Prompt:
Only the stretch of the listing below that runs from the line with "buffers and inverters: 92 / 259" through the line with "gates resized for" is to be printed, exactly and with both ends.

Material shown:
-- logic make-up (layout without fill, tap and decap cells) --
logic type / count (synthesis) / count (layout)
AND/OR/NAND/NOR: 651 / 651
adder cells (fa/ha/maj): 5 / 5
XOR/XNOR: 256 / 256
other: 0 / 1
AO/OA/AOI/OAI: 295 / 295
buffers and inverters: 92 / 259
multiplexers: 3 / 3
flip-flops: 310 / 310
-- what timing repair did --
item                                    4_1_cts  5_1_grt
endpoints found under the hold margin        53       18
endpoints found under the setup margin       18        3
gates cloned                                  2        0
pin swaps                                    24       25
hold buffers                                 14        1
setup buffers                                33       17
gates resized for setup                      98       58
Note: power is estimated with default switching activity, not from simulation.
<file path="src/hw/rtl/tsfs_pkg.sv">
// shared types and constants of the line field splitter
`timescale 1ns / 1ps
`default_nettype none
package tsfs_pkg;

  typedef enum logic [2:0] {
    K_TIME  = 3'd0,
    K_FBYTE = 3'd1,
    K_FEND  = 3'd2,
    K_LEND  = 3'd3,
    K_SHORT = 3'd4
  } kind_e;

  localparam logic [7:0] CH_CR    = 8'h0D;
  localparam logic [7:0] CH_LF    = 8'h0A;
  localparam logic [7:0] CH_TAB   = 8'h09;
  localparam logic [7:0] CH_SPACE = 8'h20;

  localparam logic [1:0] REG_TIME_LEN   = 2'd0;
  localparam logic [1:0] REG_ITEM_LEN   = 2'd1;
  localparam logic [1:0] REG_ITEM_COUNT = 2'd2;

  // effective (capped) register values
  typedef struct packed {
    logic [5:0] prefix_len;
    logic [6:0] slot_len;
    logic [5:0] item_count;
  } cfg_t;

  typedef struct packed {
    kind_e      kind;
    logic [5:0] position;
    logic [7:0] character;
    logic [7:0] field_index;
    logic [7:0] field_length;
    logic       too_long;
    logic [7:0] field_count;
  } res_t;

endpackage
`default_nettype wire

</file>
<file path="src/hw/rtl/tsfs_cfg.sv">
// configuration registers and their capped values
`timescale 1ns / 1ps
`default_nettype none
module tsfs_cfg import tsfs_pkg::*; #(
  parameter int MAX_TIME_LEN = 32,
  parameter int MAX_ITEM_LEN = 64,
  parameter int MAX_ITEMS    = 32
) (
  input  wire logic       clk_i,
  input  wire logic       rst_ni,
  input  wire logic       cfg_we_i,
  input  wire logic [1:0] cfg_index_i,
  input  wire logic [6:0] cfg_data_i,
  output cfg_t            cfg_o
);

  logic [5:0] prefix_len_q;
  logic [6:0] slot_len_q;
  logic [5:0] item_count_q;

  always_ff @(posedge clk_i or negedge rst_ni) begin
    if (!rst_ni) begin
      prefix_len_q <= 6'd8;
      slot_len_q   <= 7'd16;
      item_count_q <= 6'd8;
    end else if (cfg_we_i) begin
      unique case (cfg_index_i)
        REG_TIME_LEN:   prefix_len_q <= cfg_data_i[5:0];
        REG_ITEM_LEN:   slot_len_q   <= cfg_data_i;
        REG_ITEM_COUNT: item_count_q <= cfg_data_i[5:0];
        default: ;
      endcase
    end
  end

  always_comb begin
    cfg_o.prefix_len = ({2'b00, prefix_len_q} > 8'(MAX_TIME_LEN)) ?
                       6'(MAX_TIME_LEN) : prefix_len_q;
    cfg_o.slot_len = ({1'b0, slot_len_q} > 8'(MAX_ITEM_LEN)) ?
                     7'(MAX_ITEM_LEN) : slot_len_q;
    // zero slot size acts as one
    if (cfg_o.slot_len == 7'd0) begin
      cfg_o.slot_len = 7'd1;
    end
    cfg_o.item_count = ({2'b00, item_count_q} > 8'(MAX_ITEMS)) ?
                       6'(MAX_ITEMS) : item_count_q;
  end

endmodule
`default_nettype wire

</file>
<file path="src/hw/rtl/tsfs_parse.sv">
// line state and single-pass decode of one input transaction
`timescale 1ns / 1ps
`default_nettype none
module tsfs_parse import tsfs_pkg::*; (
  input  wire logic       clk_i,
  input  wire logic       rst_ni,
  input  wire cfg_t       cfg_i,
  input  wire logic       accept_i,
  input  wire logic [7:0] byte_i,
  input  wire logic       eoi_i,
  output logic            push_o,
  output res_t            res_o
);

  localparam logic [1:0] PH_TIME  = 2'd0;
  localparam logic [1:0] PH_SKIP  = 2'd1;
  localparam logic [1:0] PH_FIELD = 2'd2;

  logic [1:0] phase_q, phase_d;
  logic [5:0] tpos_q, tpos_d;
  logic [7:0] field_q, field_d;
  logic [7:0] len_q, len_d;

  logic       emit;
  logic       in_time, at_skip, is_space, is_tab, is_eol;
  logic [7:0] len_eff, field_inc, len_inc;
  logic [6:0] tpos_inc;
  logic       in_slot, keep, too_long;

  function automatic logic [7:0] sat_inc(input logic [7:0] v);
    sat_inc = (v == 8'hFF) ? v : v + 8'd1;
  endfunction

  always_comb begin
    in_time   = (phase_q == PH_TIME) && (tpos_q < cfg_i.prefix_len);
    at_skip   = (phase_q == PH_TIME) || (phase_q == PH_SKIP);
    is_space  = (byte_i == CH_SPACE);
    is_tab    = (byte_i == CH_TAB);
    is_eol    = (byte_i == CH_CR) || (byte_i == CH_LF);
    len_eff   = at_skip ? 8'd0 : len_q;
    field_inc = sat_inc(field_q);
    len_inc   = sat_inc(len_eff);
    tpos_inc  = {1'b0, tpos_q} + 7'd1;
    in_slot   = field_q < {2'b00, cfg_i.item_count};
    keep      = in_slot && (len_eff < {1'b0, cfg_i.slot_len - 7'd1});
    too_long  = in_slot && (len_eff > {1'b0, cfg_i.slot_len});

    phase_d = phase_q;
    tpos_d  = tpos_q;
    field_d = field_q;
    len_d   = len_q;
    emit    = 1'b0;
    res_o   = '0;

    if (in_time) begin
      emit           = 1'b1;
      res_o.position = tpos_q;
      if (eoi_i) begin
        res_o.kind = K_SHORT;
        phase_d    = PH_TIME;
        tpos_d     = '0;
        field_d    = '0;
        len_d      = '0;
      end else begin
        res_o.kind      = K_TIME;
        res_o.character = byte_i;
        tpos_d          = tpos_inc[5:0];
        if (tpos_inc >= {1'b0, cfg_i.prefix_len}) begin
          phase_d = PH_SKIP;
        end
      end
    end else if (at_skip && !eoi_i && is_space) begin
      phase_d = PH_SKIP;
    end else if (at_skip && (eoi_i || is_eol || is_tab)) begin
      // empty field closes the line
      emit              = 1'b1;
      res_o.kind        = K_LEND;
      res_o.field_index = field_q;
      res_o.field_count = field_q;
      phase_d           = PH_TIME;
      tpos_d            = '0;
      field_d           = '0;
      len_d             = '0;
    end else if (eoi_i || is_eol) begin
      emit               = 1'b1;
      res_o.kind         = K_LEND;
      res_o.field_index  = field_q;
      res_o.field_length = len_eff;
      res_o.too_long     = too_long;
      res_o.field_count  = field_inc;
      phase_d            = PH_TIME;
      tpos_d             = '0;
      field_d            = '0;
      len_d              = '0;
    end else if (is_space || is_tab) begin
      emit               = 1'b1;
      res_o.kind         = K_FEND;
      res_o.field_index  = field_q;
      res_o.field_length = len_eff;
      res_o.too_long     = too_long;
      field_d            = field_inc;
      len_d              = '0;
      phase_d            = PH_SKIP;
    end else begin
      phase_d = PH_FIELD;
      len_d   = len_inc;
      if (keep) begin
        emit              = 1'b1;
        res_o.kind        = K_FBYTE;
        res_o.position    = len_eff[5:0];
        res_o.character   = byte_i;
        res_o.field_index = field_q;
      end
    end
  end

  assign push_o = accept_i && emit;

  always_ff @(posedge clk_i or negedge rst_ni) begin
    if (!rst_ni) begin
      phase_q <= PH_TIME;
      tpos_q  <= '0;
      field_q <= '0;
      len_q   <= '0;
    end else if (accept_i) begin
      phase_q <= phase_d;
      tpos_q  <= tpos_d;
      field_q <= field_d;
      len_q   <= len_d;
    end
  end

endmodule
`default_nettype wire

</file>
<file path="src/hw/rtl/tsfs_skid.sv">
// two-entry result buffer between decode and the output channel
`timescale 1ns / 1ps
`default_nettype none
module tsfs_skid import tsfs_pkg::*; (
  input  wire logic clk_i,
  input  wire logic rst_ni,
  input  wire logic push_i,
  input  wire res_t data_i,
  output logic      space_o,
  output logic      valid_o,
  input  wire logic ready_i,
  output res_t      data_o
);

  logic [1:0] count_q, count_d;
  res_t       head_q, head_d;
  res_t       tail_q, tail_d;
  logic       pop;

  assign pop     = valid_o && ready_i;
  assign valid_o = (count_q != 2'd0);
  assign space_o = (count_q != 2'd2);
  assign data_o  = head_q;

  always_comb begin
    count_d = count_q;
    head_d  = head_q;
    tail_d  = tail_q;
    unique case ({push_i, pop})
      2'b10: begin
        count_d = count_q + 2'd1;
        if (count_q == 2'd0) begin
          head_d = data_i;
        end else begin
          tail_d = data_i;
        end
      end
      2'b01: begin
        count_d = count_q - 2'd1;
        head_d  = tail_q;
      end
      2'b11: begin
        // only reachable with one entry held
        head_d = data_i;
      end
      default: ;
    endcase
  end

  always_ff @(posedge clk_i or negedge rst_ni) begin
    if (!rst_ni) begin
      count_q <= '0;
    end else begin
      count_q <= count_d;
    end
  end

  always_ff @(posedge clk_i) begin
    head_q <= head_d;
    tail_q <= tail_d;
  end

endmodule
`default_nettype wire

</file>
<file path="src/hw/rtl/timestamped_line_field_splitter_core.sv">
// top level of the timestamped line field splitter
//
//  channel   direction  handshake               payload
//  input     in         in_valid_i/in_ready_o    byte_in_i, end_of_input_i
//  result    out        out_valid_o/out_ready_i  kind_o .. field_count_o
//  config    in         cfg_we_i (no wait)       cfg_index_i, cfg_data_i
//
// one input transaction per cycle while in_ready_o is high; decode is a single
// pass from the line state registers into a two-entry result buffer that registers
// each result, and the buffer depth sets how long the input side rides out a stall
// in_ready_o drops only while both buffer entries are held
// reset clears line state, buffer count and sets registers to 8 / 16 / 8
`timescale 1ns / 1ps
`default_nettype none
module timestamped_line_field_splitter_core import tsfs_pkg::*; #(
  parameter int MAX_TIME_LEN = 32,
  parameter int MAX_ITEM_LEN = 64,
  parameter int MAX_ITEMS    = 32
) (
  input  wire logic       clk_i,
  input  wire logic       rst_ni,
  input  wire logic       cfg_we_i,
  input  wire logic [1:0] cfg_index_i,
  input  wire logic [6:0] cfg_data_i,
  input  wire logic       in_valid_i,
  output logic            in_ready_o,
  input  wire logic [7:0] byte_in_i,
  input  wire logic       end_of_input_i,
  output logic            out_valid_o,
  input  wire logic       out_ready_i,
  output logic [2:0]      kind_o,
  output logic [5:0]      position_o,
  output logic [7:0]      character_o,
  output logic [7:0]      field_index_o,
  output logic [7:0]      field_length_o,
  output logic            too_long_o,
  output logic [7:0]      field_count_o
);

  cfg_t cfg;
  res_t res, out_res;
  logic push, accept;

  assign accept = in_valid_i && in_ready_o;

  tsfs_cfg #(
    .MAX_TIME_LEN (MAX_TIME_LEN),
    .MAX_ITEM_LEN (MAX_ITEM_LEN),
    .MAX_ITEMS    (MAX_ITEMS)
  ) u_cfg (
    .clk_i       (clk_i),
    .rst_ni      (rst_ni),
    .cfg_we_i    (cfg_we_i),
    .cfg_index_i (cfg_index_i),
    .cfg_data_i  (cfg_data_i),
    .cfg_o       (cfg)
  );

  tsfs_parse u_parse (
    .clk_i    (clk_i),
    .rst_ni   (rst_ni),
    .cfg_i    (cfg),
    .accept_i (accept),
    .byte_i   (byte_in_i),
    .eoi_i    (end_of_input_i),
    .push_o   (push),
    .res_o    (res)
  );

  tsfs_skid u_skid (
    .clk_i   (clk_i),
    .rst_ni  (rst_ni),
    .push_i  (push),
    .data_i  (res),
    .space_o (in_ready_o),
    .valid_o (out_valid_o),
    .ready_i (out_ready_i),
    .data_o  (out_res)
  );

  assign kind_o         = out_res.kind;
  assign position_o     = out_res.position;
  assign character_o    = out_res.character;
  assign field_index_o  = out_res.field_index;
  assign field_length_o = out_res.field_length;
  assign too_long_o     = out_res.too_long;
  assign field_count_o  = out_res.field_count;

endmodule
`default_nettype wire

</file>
...
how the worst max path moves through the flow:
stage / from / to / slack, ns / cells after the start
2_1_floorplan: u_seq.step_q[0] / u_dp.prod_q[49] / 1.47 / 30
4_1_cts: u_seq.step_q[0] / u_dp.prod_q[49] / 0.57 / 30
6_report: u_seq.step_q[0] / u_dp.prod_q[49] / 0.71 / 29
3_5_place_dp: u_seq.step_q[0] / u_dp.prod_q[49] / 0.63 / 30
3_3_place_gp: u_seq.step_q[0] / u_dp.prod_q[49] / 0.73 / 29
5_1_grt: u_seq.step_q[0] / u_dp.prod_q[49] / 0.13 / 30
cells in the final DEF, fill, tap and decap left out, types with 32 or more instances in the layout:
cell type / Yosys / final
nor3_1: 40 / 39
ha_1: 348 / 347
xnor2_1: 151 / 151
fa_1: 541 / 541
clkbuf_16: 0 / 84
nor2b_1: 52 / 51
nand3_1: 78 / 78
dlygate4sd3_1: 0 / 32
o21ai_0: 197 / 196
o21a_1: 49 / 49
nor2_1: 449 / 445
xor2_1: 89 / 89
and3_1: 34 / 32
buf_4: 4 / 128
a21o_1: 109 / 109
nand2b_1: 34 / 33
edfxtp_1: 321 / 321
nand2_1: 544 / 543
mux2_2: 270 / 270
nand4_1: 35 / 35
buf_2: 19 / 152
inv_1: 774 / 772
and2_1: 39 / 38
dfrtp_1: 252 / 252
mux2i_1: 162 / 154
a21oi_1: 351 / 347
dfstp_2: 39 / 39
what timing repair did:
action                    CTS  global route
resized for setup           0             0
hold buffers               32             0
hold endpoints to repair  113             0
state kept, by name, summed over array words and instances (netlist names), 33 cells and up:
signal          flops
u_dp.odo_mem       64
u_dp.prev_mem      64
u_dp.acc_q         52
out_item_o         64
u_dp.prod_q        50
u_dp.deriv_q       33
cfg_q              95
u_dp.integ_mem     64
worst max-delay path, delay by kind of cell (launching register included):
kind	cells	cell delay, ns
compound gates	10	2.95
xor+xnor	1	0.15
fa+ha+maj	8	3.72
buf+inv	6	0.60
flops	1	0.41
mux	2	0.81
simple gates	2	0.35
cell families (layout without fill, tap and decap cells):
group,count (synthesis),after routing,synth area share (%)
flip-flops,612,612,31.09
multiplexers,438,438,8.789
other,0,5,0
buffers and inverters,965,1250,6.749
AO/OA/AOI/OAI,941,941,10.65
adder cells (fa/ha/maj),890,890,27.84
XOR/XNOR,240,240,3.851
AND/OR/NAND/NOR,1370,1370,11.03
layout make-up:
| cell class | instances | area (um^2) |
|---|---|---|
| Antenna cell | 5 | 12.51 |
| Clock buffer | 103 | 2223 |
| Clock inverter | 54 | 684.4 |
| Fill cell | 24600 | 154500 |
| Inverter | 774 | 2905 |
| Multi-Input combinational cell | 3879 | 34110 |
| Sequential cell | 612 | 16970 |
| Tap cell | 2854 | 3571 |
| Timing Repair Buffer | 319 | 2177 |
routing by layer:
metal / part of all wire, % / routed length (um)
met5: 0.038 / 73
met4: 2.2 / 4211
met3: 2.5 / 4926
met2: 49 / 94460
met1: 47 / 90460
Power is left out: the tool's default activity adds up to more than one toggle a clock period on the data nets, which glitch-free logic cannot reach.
...
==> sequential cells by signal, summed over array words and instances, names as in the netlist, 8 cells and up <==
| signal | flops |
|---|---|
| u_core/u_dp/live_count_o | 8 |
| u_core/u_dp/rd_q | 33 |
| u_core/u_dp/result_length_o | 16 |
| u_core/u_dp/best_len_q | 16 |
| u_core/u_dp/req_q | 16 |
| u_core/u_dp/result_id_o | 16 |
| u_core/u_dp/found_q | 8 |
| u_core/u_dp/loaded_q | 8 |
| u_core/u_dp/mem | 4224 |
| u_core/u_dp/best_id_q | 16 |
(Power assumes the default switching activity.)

Solution for this task:
buffers and inverters: 92 / 259
multiplexers: 3 / 3
flip-flops: 310 / 310
-- what timing repair did --
item                                    4_1_cts  5_1_grt
endpoints found under the hold margin        53       18
endpoints found under the setup margin       18        3
gates cloned                                  2        0
pin swaps                                    24       25
hold buffers                                 14        1
setup buffers                                33       17
gates resized for setup                      98       58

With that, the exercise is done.